Having to use 0CFA - in other words, no duplication at all of either class types or functions - during the first iteration will become terribly slow for larger programs, but worse, being so imprecise it makes life hard for IFA, causing it to have to split huge contours (consider a single contour for list for larger programs!), making it slow and requiring many iterations.
There are multiple interesting ways of combating this problem. We can selectively apply CPA during the first iterations, by limiting the sizes of cartesian products. Of course fully applying it would make the first iteration even more slow, but selectively applying it would probably not increase precision by much. I think what is really needed is to provide IFA with an initial 'guestimate' of the set of object contours that it should deduce. This does not work for just CPA, because CPA is not data-adaptive, and it would pollute itself if something 'unexpected' happens.

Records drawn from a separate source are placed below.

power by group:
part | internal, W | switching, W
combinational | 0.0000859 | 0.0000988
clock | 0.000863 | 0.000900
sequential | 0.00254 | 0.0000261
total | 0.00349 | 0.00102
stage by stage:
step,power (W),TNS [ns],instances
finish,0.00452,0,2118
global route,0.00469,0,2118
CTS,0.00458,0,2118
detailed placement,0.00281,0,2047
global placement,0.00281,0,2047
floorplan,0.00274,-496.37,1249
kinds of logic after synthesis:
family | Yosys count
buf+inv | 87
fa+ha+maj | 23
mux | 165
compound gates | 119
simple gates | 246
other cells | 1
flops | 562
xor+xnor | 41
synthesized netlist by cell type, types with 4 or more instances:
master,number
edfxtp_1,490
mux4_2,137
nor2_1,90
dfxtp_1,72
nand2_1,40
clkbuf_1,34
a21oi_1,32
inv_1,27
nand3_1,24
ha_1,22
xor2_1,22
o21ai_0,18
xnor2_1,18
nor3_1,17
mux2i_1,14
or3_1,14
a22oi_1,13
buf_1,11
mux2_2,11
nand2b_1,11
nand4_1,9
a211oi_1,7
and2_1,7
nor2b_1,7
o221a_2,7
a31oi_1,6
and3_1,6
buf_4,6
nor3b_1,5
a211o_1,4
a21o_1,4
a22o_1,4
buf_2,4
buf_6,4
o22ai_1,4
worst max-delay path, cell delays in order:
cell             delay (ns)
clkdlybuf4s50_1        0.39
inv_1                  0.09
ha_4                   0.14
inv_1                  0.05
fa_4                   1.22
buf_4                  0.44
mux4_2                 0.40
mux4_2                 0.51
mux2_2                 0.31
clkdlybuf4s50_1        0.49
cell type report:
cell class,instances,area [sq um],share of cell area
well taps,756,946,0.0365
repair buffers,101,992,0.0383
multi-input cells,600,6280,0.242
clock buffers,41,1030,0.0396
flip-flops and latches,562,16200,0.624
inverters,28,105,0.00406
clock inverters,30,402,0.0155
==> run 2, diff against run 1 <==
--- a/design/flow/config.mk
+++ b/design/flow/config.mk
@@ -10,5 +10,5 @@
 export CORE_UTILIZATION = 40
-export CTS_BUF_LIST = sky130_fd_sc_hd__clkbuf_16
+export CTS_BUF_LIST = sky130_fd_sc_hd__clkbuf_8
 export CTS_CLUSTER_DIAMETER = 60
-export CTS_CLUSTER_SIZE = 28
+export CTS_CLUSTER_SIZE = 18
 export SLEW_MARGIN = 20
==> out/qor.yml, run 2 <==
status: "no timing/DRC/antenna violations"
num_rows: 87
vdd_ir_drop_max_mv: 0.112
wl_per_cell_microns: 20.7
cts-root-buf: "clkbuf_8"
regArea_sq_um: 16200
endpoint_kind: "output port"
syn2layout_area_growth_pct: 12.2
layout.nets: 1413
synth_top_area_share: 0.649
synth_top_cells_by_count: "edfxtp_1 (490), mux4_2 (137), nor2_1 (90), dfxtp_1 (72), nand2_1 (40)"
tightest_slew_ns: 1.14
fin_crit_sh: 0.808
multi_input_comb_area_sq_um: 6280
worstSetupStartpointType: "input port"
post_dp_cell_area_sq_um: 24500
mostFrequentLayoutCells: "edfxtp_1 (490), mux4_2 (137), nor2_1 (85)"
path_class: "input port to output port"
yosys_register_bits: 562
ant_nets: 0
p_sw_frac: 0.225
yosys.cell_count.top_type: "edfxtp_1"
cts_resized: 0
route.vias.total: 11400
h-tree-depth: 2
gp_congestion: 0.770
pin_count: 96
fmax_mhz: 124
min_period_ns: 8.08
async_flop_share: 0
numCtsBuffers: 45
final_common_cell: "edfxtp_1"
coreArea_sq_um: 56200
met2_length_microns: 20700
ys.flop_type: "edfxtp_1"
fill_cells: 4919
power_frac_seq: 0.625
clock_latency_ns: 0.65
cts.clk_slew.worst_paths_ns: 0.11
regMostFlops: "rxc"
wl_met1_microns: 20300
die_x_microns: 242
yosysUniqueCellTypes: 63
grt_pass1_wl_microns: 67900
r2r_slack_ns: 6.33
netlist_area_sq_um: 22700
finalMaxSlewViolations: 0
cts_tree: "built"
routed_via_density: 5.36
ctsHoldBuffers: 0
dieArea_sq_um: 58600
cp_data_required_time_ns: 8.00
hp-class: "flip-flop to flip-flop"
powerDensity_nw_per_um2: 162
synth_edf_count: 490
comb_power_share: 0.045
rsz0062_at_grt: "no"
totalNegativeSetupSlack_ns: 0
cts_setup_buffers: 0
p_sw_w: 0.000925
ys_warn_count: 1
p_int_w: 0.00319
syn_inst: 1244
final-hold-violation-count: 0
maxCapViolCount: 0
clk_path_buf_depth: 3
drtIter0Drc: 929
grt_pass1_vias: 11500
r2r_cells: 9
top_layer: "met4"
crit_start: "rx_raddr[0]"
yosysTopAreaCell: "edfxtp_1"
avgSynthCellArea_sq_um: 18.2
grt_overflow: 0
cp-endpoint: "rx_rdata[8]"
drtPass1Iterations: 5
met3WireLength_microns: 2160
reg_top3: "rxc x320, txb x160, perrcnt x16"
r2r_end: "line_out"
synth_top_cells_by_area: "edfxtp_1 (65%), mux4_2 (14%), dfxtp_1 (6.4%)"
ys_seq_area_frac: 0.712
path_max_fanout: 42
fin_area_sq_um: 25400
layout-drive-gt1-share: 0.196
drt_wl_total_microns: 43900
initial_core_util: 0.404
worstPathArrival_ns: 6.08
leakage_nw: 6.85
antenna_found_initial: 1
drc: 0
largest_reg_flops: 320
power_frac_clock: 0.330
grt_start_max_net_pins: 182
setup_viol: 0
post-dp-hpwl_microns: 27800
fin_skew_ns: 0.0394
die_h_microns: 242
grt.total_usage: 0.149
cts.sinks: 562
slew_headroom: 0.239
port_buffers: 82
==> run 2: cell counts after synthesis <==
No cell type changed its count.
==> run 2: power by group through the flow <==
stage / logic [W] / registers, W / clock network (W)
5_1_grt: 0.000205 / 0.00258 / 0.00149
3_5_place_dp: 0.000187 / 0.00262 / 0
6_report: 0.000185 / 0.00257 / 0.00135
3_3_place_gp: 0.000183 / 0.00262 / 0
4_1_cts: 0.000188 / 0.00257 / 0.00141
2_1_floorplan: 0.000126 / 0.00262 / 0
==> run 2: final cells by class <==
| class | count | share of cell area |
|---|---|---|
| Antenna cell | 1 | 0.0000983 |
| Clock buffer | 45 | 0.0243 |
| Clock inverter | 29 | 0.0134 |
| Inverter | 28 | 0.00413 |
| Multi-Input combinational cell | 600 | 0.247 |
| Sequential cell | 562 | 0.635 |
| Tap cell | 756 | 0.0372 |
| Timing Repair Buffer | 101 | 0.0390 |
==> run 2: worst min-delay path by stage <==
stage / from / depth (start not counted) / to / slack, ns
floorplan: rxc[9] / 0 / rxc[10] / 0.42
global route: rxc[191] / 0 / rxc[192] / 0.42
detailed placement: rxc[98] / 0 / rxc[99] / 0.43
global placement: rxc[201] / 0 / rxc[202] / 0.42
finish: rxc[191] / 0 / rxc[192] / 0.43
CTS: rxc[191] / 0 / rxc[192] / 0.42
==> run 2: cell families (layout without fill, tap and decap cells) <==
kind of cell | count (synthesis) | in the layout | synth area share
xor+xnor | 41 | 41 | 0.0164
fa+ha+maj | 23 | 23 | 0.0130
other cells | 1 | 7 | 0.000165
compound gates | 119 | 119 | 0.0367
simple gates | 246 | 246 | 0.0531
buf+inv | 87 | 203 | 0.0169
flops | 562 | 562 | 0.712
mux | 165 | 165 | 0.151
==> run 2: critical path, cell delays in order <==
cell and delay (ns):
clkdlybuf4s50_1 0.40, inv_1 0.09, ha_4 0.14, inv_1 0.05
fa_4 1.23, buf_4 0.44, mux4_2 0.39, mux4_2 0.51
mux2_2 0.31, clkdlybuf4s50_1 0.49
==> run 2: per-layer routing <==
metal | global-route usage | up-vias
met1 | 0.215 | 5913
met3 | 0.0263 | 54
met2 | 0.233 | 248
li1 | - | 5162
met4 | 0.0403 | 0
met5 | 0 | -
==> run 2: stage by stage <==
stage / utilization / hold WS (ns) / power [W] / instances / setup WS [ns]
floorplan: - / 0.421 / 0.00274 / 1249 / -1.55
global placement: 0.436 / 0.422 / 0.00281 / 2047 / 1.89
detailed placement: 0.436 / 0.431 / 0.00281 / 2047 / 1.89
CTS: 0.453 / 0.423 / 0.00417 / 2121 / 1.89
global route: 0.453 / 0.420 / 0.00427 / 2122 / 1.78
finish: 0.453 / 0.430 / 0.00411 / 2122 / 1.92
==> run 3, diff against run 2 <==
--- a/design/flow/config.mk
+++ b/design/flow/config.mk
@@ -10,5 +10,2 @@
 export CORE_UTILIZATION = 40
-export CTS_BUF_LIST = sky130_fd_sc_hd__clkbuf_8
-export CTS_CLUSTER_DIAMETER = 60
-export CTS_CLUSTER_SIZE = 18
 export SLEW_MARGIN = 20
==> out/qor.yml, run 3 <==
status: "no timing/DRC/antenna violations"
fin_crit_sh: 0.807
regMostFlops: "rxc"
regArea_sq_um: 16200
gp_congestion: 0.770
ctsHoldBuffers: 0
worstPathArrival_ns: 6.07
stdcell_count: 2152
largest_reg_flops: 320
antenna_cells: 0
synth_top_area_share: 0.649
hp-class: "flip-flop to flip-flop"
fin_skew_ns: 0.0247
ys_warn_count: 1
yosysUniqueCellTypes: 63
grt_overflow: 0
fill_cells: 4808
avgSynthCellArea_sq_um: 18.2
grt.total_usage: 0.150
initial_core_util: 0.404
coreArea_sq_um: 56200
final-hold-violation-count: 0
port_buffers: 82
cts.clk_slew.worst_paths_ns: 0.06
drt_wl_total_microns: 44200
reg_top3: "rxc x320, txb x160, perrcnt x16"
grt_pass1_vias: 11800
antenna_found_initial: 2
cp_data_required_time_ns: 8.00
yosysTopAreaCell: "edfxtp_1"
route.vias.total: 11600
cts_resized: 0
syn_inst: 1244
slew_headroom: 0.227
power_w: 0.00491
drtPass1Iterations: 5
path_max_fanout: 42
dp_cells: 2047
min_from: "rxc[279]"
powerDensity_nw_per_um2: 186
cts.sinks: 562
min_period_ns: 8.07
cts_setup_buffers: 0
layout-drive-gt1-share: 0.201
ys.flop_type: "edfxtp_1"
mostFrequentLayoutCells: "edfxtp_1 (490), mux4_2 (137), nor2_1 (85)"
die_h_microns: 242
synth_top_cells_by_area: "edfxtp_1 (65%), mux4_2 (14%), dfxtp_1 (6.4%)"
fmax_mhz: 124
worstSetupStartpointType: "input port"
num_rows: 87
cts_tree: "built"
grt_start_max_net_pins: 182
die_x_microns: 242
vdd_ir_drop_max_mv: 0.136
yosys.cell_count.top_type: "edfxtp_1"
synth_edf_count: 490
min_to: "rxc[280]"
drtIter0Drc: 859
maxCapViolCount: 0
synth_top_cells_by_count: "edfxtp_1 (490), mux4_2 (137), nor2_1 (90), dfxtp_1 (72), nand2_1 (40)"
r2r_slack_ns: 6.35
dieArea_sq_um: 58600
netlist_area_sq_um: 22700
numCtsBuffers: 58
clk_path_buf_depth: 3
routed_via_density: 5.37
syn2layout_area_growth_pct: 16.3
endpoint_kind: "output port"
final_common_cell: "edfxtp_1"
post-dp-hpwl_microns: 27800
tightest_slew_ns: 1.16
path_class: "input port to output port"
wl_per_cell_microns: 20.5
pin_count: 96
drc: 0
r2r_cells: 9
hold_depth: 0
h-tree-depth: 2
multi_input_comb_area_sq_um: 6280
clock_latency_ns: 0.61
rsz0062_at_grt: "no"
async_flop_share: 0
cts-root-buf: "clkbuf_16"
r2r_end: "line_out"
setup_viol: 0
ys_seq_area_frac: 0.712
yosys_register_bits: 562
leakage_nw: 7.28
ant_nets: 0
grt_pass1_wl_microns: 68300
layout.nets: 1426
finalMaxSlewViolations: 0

How to get an initial good set of object contours? Of course, heuristics can be applied. A lot of them, especially ugly ones. For example, a [1, 2] constructor could be grouped under a 'list(int)' contour. This becomes messy for more general, and polymorphic constructors - what to do with an [x, y] constructor?
I think a better, and more elegant, solution would be to perform profiling on the program that is to be compiled. Of course, if the program has unit tests, this would be a great match - but that's beside the point. It should be very simple to dump the actual types for each allocation site, possibly even relative to the actual argument types of the current function invocation. This can give us a great starting point. The dumps do not have to be perfect, because IFA will adjust to any imperfections. Best of all, we can enable CPA during all iterations, greatly improving IFA and reducing the number of iterations.
No, I don't mind that people will have to profile their applications. Especially if a simple technique like this turns out to greatly improve scalability.
BTW profiling has another advantage: it can provide type distributions at dynamic calling sites. In case of polymorphic inline caches, we can move the most used types up the ladder.